End-to-End Learning for Fair Multiobjective Optimization Under Uncertainty
My H Dinh, James Kotary, Ferdinando Fioretto
TL;DR
The paper addresses end-to-end learning for decision problems where the objective is a nondifferentiable OWA, enabling fair and robust optimization under uncertainty. It develops differentiable OWA approximations (OWA-LP with Quadratic Smoothing and Moreau Envelope smoothing), nonparametric blackbox SPO+-style differentiation, and surrogate optimization mappings to enable gradient-based training. The experiments on robust portfolio optimization, multi-species Warcraft shortest path, and fair learning-to-rank demonstrate improved decision quality and fairness, with favorable scalability and runtime characteristics for the proposed methods. Overall, the work advances practical end-to-end learning for fair multiobjective optimization under uncertainty by bridging nondifferentiable OWA optimization with gradient-based training techniques.
Abstract
Many decision processes in artificial intelligence and operations research are modeled by parametric optimization problems whose defining parameters are unknown and must be inferred from observable data. The Predict-Then-Optimize (PtO) paradigm in machine learning aims to maximize downstream decision quality by training the parametric inference model end-to-end with the subsequent constrained optimization. This requires backpropagation through the optimization problem using approximation techniques specific to the problem's form, especially for nondifferentiable linear and mixed-integer programs.

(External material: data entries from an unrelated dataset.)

Background: an optimization exercise with open tools, aiming at small area, a short achievable clock period and few clock cycles. Do not read the settings as production practice. The RTL was checked by simulation tests, not by an equivalence proof against the original design. No activity file was given, so power comes from the tool's default toggle rates.

## run F
// dsp_exec
module dsp_exec (
    input  wire        clk,
    input  wire        rst,         
    input  wire        in_valid,
    output wire        in_ready,
    input  wire [35:0] in_insn,
    output reg         out_valid,
    input  wire        out_ready,
    output reg  [31:0] out_d,
    output reg  [39:0] out_acc,
    output reg  [15:0] out_st
);
For scale: about 840 flip-flops, ~130 I/O pins.
Settings: LEC_CHECK=0, CAP_MARGIN=20, CORE_MARGIN=2, CORE_UTILIZATION=55, PLACE_DENSITY=0.68, SETUP_SLACK_MARGIN=0.5, SLEW_MARGIN=20; clock period 17.0 ns.
standard.sh (not shown) runs the stock make flow with config.mk's settings and CLKGATE_MAP_FILE= SYNTH_SCRIPT=/design/flow/synth_recipe.tcl, a recipe that flattens the netlist after the stock synthesis.
==> flow/flow/run.sh <==
#!/bin/bash
# Standard ORFS layout (the standard.sh) with two changes to how it is made:
#  - setup repair aims for slack well beyond the 17 ns clock (SETUP_SLACK_MARGIN
#    raised), so repair_timing works the paths down to about 5.4 ns;
#  - the port buffers are buf_2 cells (resizable buf family) instead of the
#    default delay-buffer cell, which MATCH_CELL_FOOTPRINT keeps from resizing.
# Clock, constraints and every other step are unchanged.  Make's output goes to
# flow_make.log; ORFS writes each step's log under orfs/logs.
set -euo pipefail
MARGIN=${MARGIN:-11.6}
bash standard.sh SETUP_SLACK_MARGIN=$MARGIN "BUFFER_PORTS_ARGS=-buffer_cell sky130_fd_sc_hd__buf_2" finish > flow_make.log 2>&1
Testbench counts of run F, summed over its fixed seeds: cycles 32,773.
### run F -> run Y
Settings: ABC_AREA: unset -> 1.
==> flow/flow/run.sh <==
#!/bin/bash
# Standard ORFS layout (the standard.sh) with two changes to how it is made:
#  - setup repair aims for slack well beyond the 17 ns clock (SETUP_SLACK_MARGIN
#    raised), so repair_timing works the paths down to about 5.2 ns;
#  - the port buffers are buf_2 cells (resizable buf family) instead of the
#    default delay-buffer cell, which MATCH_CELL_FOOTPRINT keeps from resizing.
# Clock, constraints and every other step are unchanged.  Make's output goes to
# flow_make.log; ORFS writes each step's log under orfs/logs.
set -euo pipefail
MARGIN=${MARGIN:-11.8}
bash standard.sh SETUP_SLACK_MARGIN=$MARGIN "BUFFER_PORTS_ARGS=-buffer_cell sky130_fd_sc_hd__buf_2" finish > flow_make.log 2>&1
After detailed routing, run F needs less wire than run Y.
Launch point of the worst path: ir_ab -> run Y, ap_sel[2] -> run F
Compared to run F, run Y has global-route usage 0.79 points higher.
Routed length on met2 ends up higher on run Y.
Looking at largest family of logic cells by synthesized area, the compound AO/OA/AOI/OAI gates result is from run F; the simple AND/OR/NAND/NOR gates one comes from run Y.

========
== run 1 ==
Starting RTL as in the previous note.
export LEC_CHECK = 0
export ABC_AREA = 1
export CAP_MARGIN = 20
export CORE_MARGIN = 2
export CORE_UTILIZATION = 52
export PLACE_DENSITY = 0.65
export SETUP_SLACK_MARGIN = 0.5
export SLEW_MARGIN = 20
create_clock -name core_clock -period 17.0 [get_ports {clk}]
==> flow/flow/run.sh <==
#!/bin/bash
# Standard ORFS layout (the standard.sh) with two changes to how it is made:
#  - setup repair aims for slack well beyond the 17 ns clock (SETUP_SLACK_MARGIN
#    raised), so repair_timing works the paths down to about 5.3 ns;
#  - the port buffers are buf_2 cells (resizable buf family) instead of the
#    default delay-buffer cell, which MATCH_CELL_FOOTPRINT keeps from resizing.
# Clock, constraints and every other step are unchanged.  Make's output goes to
# flow_make.log; ORFS writes each step's log under orfs/logs.
set -euo pipefail
MARGIN=${MARGIN:-11.7}
bash standard.sh SETUP_SLACK_MARGIN=$MARGIN "BUFFER_PORTS_ARGS=-buffer_cell sky130_fd_sc_hd__buf_2" finish > flow_make.log 2>&1
Testbench counts of run 1, summed over its fixed seeds: cycles 32,773.
> inputs changed (run 1 -> run 2)
- changing CORE_UTILIZATION from 52 to 55
- changing PLACE_DENSITY from 0.65 to 0.68
- setting CTS_CLUSTER_DIAMETER to 60 for the first time
- removing ABC_AREA (formerly 1)
- setting CTS_CLUSTER_SIZE to 24 for the first time
--- a/flow/flow/run.sh
+++ b/flow/flow/run.sh
@@ -4 +4 @@
-#    raised), so repair_timing works the paths down to about 5.3 ns;
+#    raised), so repair_timing works the paths down to about 5.4 ns;
@@ -10 +10 @@
-MARGIN=${MARGIN:-11.7}
+MARGIN=${MARGIN:-11.6}
==> results.txt <==
Of run 1 and run 2, run 2 shows the lower die outline area, with run 1 above it. Compared with run 1, in run 2 post-route clock period utilization went up, maximum clock frequency lost 4.1%. Relative to run 1, register area share after synthesis increased by 0.50 points in run 2. Against run 1 as the reference, run 2 delivers a higher share of total power in sequential cells. Comparing number of antenna violations at the first check in global routing for run 1 and run 2, the smaller number came from run 1. Post-layout total power in run 2 vs run 1: down 0.0010 W. In the flow results for run 1 and run 2, the number of distinct library cells after synthesis is larger on run 2.
## Diff of input files: run 3 against run 2
- an added ABC_AREA of 1
- a deleted CTS_CLUSTER_DIAMETER that had been 60
- a deleted CTS_CLUSTER_SIZE that had been 24
--- a/flow/flow/run.sh
+++ b/flow/flow/run.sh
@@ -4 +4 @@
-#    raised), so repair_timing works the paths down to about 5.4 ns;
+#    raised), so repair_timing works the paths down to about 5.1 ns;
@@ -10 +10 @@
-MARGIN=${MARGIN:-11.6}
+MARGIN=${MARGIN:-11.9}
Findings:
- When the final numbers for run 3 and run 2 were put side by side, the number of diodes turned out to be greater in run 2.
- Going from run 2 to run 3, total cell area at the placement stage has remained practically unchanged; later-pin clock latency in the skew report has increased; overall power has increased; critical path depth has increased; final worst-path setup slack has increased.
- Relative to run 2, the cell count of run 3 is higher by 1,782.
- [compare] base=run 2 new=run 3: worst slew slack as a fraction of its limit climbed 2.3 points; final standard cell area without fillers climbed 740 um^2; internal power component climbed 7.3%; detailed-route wire length climbed 5300 um.
- Run 3 ended up with sky130_fd_sc_hd__edfxtp_1 as its slowest stage cell on the critical path; run 2 ended up with sky130_fd_sc_hd__nand4_1.
Edits applied to the flow inputs when going from run 3 to run 4:
- ABC_AREA removed (was 1)
--- a/flow/flow/run.sh
+++ b/flow/flow/run.sh
@@ -4 +4 @@
-#    raised), so repair_timing works the paths down to about 5.1 ns;
+#    raised), so repair_timing works the paths down to about 5.6 ns;
@@ -10 +10 @@
-MARGIN=${MARGIN:-11.9}
+MARGIN=${MARGIN:-11.4}
==> results.txt <==
Higher net count of the finished layout goes to run 3 over run 4.
Lower routed wire length among run 4 and run 3: run 4
Re sequential share of layout area: run 4 is 0.44 points up on run 3.
For run 3, the dominant combinational cell family by area after synthesis was simple AND/OR/NAND/NOR gates, unlike run 4, where it was compound AO/OA/AOI/OAI gates.
Compared with run 3, in run 4 worst path setup slack after routing went down by 0.67 ns; met1 routed wirelength after detailed routing shrank by 3.8%.

[static timing again, ports no longer ideal]
No port has a modelled driver above. Below, the same layouts with a new extraction and two added sets of constraints.
Step 1: set_driving_cell puts a clkbuf_16 on clk and a buf_2 on each other input, an assumption about the parent block.
Step 2 moves the port delays by t, midway between the first and last clock arrival at a register: inputs arrive t later, outputs are due t later. That takes back most of the time a late clock gives input paths.
Slacks: ideal / step 1 / step 2; pairs: ideal / step 1.
run	t, ns	setup WS [ns]	latest minus earliest clock arrival (ns)	worst slew at a driven data input, ns	pins driven straight from the clock port
run F	0.756	11.504 / 11.504 / 10.966	0.057 / 0.057	0.07	1
run Y	0.782	11.748 / 11.748 / 11.201	0.052 / 0.052	0.04	1
run 1	0.780	11.637 / 11.637 / 11.090	0.053 / 0.053	0.04	1
run 2	0.766	11.407 / 11.407 / 10.977	0.032 / 0.033	0.07	1
run 3	0.781	11.840 / 11.840 / 11.248	0.048 / 0.048	0.04	1
run 4	0.772	11.166 / 11.166 / 10.785	0.070 / 0.070	0.07	1
After both steps setup and hold are still met in every run listed. For run 3, which loses most, drivers alone change the setup slack by 0.000 ns; drivers and shift together by -0.592 ns.
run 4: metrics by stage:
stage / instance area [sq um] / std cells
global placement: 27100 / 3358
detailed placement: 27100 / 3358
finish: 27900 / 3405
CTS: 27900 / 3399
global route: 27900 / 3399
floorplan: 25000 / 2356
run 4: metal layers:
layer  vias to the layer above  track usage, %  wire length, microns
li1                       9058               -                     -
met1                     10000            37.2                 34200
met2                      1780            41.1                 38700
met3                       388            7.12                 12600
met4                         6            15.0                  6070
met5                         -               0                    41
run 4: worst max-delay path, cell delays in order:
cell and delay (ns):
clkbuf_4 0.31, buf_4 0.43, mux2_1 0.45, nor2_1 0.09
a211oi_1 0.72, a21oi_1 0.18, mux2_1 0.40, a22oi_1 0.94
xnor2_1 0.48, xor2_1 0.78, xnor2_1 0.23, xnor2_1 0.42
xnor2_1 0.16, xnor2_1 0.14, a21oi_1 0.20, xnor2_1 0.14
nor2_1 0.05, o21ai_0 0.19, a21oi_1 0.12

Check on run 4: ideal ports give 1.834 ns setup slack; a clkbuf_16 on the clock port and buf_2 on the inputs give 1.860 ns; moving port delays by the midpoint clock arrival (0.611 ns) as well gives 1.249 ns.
Background: an optimization exercise with open tools, aiming at small area, a short achievable clock period and few clock cycles per item. Do not read the settings as production practice.
Where RTL was checked, it was by simulation tests only, not by an equivalence proof against the original.

maple:
// sha256_core
module sha256_core (
    input  wire         clk,
    input  wire         rst,          
    input  wire         in_valid,
    output wire         in_ready,
    input  wire         in_first,     
    input  wire [511:0] in_block,     
    output reg          out_valid,
    output wire [255:0] out_digest    
);
clock: 10.0 ns
lec_check: 0
cap_margin: 20
core_margin: 2
core_utilization: 55
cts_buf_list: sky130_fd_sc_hd__clkbuf_16
cts_cluster_diameter: 120
cts_cluster_size: 20
slew_margin: 20
standard.sh (not shown) runs the stock make flow with config.mk's settings and CLKGATE_MAP_FILE= SYNTH_SCRIPT=/design/flow/synth_recipe.tcl, a recipe that flattens the netlist after the stock synthesis.
==> flow/flow/run.sh <==
#!/bin/bash
set -euo pipefail
export BUFFER_PORTS_ARGS="-buffer_cell sky130_fd_sc_hd__buf_1"
export SETUP_SLACK_MARGIN=5.5
bash standard.sh > standard_make.log 2>&1
Modified inputs, ember compared to maple
==> flow/flow/run.sh <==
#!/bin/bash
set -euo pipefail
export BUFFER_PORTS_ARGS="-buffer_cell sky130_fd_sc_hd__buf_1"
export SETUP_SLACK_MARGIN=5
bash standard.sh > standard_make.log 2>&1
==> summary.txt <==
The later-pin clock latency in the skew report of maple and that of ember are within noise of each other. Area of the multi-input gates (higher): maple. Note that the number of cells upsized or downsized after cts recorded for maple amounts to 3.1 times the value seen in ember. On first-iteration DRC count, ember does better than maple. Note that the non-clock buffer count recorded for maple amounts to 1.10 times the value seen in ember. kc[1] as the first element of the critical path was reported by ember, and s1[2] by maple. On ember: minimum clock period after layout is 210 ps higher than what maple gave. [ember] maximum frequency from static timing analysis fell 8.8 MHz relative to maple.
No functional check of the RTL was part of any run of this note.

Another version of the RTL of sha256_core (not shown whole).
Size in the first run: ~4400 cells after synthesis, ~1000 flip-flops, about 770 I/O pins, roughly 0.050 mm2 of cells after synthesis.
Settings: LEC_CHECK=0, CAP_MARGIN=20, CORE_MARGIN=2, CORE_UTILIZATION=55, CTS_BUF_LIST=sky130_fd_sc_hd__clkbuf_8, CTS_CLUSTER_DIAMETER=70, CTS_CLUSTER_SIZE=14, SLEW_MARGIN=20; clock period 10.0 ns.
==> flow/flow/run.sh <==
#!/bin/bash
set -euo pipefail
export BUFFER_PORTS_ARGS="-buffer_cell sky130_fd_sc_hd__buf_1"
export SETUP_SLACK_MARGIN=5
bash standard.sh > standard_make.log 2>&1
The baseline finished with timing, DRC and antenna clean.
Testbench counts at the start, summed over its fixed seeds: cycles 25,368, blocks 384.
==> next run, changes <==
Settings changed: CTS_CLUSTER_DIAMETER 70 to default, CTS_CLUSTER_SIZE 14 to 24.
After rerunning: Wire length climbs by 0.97%. Utilization rose by 2.2 points. Synthesized area is unchanged. Count of clock-buffer cells in the layout grows by 113. Global-route usage increases by 0.42 points.
==> next run, changes <==
Settings changed: CTS_BUF_LIST sky130_fd_sc_hd__clkbuf_8 to sky130_fd_sc_hd__clkbuf_16, CTS_CLUSTER_DIAMETER from default to 120, CTS_CLUSTER_SIZE 24 to 20.
Result:
- wire length goes down slightly
- via count shrinks by a few percent
- design area drops by a few percent
- register-to-register slack gets worse by 0.02 ns
- non-clock buffer count decreases by 10
- critical path depth decreases by 1
- worst hold slack improves by 0.011 ns
- setup slack is worse by 0.020 ns
- clock skew goes up by 0.027 ns
- cell count drops by a few percent

sha256_core, a different RTL version from the one above (not shown whole).
Size in the first run: roughly 4600 cells after synthesis, about 1000 flip-flops.
## sha256_core
module sha256_core (
    input  wire         clk,
    input  wire         rst,          
    input  wire         in_valid,
    output wire         in_ready,
    input  wire         in_first,     
    input  wire [511:0] in_block,     
    output reg          out_valid,
    output wire [255:0] out_digest    
);
export LEC_CHECK = 0
export CAP_MARGIN = 20
export CORE_MARGIN = 2
export CORE_UTILIZATION = 55
export CTS_BUF_LIST = sky130_fd_sc_hd__clkbuf_8
export CTS_CLUSTER_DIAMETER = 70
export CTS_CLUSTER_SIZE = 14
export SLEW_MARGIN = 20
create_clock -name core_clock -period 10.0 [get_ports {clk}]
Scripts as last shown in full above: flow/flow/run.sh
Testbench counts at the start, summed over its fixed seeds: cycles 25,368, blocks 384.
==> next run, changes <==
--- a/flow/config.mk
+++ b/flow/config.mk
@@ -10,5 +10,5 @@
 export CORE_UTILIZATION = 55
-export CTS_BUF_LIST = sky130_fd_sc_hd__clkbuf_8
-export CTS_CLUSTER_DIAMETER = 70
-export CTS_CLUSTER_SIZE = 14
+export CTS_BUF_LIST = sky130_fd_sc_hd__clkbuf_16
+export CTS_CLUSTER_DIAMETER = 120
+export CTS_CLUSTER_SIZE = 20
 export SLEW_MARGIN = 20
Maximum frequency is about the same.
Wire length decreases by 0.44%.
Worst hold slack is better by 0.014 ns.
Clock-buffer cell count decreases by 29.
Cell count decreases by 0.71%.

run 1:
Another version of the RTL of sha256_core (not shown whole).
Size: ~4700 cells after synthesis, ~1000 flip-flops, ~770 I/O pins.
export LEC_CHECK = 0
export CAP_MARGIN = 20
export CORE_MARGIN = 2
export CORE_UTILIZATION = 55
export CTS_BUF_LIST = sky130_fd_sc_hd__clkbuf_8
export CTS_CLUSTER_SIZE = 24
export SLEW_MARGIN = 20
create_clock -name core_clock -period 10.0 [get_ports {clk}]
==> flow/flow/run.sh <==
#!/bin/bash
set -euo pipefail
export BUFFER_PORTS_ARGS="-buffer_cell sky130_fd_sc_hd__buf_1"
export SETUP_SLACK_MARGIN=6
bash standard.sh > standard_make.log 2>&1
Run 1 closes out successfully: all stages finished, all timing, DRC and antenna checks passed.
Testbench counts of run 1, summed over its fixed seeds: cycles 25,368, blocks 384.
The following lists how run 2 was set up differently from run 1:
-- flow/flow/run.sh --
<<< run 1, line 4
export SETUP_SLACK_MARGIN=6
>>> run 2, line 4
export SETUP_SLACK_MARGIN=5
==> summary.txt <==
Count of clock-buffer cells in the layout: run 2 higher than run 1. Path length in cells of the critical path, run 2 and run 1: smaller value in run 2. Cmp run 2 and run 1 / global-route usage / higher: run 1.

-- what the ideal ports hide --
How much do the figures lean on ideal ports? The routed layouts below were timed once more, with nothing changed but the port constraints. Step 1 sets driving cells, clkbuf_16 on the clock port and buf_2 on the other inputs (assumed; they add their load-dependent delay and slew). Step 2 also shifts input and output timing later by t, the mid clock arrival at the registers, as if the neighbouring blocks saw the same clock. Slacks: no drivers / after step 1 / after step 2; pairs: no drivers / after step 1.
run | t (ns) | setup slack, ns | worst setup path at the end
maple | 0.750 | 5.241 / 5.241 / 5.241 | register to register
ember | 0.744 | 5.033 / 5.033 / 5.033 | register to register
the first run of note 2 | 0.855 | 5.062 / 5.062 / 5.062 | register to register
the second run of note 2 | 0.952 | 5.045 / 5.045 / 5.045 | register to register
the third run of note 2 | 0.777 | 5.025 / 5.025 / 5.025 | register to register
the first run of note 3 | 0.863 | 5.073 / 5.073 / 5.073 | register to register
the second run of note 3 | 0.762 | 5.073 / 5.073 / 5.073 | register to register
run 1 | 0.956 | 5.227 / 5.227 / 5.227 | register to register
run 2 | 0.941 | 5.037 / 5.037 / 5.037 | register to register
After both steps every run listed still meets setup and hold.
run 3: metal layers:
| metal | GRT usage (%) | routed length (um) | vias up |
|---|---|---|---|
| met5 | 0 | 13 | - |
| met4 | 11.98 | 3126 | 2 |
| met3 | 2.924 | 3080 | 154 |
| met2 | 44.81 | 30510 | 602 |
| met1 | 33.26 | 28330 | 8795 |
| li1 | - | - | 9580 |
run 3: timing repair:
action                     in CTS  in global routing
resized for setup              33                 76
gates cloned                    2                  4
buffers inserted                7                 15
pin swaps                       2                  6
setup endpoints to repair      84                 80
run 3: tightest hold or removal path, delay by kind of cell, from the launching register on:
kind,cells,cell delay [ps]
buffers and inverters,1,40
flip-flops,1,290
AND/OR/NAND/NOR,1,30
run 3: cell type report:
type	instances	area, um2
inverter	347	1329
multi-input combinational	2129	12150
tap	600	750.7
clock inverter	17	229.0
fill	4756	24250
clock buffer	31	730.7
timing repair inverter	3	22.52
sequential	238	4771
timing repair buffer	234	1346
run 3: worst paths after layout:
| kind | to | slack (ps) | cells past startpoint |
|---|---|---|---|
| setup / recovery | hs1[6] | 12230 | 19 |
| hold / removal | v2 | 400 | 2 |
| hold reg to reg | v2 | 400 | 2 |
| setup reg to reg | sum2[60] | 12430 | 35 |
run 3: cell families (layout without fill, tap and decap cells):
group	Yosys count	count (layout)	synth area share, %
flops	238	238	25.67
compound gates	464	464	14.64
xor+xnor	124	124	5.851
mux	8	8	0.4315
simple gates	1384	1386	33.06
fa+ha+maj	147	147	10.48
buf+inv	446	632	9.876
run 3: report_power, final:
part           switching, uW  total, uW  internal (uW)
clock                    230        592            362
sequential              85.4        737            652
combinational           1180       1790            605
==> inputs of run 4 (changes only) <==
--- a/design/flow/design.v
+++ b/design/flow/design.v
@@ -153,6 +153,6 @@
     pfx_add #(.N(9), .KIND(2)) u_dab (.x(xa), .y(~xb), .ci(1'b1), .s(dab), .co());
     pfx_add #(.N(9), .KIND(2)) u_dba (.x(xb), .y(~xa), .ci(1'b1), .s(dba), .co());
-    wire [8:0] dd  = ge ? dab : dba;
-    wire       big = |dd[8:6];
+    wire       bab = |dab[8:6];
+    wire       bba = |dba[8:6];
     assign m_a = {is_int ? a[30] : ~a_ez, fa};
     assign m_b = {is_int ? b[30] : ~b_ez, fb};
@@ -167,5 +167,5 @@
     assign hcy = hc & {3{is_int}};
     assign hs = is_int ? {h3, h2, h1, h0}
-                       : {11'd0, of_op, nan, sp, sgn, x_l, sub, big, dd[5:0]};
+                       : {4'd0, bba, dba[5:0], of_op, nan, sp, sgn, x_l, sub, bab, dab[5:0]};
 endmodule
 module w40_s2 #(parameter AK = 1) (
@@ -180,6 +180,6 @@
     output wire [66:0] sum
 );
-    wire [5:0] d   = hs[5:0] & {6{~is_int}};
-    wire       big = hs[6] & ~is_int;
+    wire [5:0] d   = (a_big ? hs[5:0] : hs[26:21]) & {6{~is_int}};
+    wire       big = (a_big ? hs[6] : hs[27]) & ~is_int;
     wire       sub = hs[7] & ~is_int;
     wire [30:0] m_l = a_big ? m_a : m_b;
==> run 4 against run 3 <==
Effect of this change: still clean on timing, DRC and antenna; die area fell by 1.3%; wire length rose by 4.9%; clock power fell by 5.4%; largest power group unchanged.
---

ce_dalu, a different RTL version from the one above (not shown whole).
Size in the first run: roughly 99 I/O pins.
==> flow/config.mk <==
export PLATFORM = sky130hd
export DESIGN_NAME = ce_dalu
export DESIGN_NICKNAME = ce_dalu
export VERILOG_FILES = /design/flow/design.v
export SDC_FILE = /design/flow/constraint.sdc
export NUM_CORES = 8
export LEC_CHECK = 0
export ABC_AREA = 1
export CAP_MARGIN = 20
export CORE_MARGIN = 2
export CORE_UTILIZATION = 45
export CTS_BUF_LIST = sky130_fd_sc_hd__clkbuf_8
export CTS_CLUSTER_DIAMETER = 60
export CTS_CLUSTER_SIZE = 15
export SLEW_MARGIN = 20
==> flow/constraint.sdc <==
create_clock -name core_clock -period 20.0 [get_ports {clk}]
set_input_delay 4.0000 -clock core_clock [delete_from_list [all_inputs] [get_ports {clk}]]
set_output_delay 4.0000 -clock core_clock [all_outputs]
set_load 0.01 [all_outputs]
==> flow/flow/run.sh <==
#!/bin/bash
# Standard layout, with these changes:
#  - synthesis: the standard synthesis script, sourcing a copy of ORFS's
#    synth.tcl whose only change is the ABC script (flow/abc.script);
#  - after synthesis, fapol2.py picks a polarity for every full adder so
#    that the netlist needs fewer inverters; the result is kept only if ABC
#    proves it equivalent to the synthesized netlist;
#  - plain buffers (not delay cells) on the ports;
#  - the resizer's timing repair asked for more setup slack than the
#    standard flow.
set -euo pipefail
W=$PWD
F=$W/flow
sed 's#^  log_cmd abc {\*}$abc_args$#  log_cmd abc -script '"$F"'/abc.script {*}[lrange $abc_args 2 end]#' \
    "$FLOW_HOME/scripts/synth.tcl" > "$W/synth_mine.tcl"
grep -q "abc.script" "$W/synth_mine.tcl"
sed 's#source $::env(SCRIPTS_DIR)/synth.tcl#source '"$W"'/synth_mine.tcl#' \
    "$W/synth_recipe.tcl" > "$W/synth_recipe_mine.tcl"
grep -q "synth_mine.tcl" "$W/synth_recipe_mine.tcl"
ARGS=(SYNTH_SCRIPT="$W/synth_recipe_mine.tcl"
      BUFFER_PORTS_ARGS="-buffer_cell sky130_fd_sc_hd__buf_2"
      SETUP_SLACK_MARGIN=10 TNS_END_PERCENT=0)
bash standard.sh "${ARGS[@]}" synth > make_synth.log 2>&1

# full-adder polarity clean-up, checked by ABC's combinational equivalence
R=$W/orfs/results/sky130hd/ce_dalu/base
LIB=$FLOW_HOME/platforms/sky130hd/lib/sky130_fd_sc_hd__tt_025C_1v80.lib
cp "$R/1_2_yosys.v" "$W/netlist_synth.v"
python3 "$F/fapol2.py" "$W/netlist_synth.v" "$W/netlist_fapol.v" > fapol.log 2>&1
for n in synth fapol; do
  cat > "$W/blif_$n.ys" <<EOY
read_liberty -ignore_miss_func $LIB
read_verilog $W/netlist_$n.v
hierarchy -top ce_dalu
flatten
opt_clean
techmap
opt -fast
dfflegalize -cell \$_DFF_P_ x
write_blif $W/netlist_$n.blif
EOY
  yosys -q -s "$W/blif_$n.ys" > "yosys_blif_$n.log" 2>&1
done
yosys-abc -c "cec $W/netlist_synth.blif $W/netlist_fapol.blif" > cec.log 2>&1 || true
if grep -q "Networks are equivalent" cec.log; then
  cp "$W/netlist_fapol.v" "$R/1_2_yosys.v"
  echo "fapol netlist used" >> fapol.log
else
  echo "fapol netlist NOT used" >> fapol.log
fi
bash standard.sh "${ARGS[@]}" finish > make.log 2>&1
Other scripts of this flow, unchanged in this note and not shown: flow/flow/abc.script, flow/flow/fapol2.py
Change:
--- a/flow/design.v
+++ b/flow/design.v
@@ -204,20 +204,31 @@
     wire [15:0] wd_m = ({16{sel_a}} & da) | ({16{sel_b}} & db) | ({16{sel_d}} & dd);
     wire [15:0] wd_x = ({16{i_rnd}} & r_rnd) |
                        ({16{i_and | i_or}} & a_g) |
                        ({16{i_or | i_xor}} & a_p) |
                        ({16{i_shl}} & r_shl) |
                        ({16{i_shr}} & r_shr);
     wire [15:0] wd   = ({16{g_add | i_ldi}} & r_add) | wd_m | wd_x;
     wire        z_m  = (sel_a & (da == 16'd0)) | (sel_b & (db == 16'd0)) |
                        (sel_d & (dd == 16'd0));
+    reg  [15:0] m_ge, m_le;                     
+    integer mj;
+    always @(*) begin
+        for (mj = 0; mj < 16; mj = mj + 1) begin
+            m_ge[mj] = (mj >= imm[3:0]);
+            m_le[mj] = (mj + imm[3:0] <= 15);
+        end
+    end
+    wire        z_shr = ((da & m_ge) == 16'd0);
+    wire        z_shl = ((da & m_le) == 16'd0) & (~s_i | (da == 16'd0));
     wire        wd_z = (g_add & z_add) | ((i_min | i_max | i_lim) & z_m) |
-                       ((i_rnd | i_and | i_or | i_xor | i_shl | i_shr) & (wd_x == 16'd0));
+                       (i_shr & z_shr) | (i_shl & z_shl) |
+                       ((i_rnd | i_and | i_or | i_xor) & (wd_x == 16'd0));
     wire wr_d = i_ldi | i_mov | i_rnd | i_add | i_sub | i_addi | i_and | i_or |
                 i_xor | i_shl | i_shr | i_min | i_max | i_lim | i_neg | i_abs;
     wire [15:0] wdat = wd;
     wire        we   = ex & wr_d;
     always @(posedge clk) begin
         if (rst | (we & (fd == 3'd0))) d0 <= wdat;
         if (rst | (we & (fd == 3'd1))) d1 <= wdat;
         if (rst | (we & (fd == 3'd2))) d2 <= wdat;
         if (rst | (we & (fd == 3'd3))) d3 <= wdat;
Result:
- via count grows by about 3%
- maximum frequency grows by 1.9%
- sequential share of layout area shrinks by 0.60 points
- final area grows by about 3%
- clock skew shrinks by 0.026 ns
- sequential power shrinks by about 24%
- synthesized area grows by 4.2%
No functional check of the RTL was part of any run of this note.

This paper extends the PtO methodology to optimization problems with nondifferentiable Ordered Weighted Averaging (OWA) objectives, known for their ability to ensure properties of fairness and robustness in decision models. Through a collection of training techniques and proposed application settings, it shows how optimization of OWA functions can be effectively integrated with parametric prediction for fair and robust optimization under uncertainty.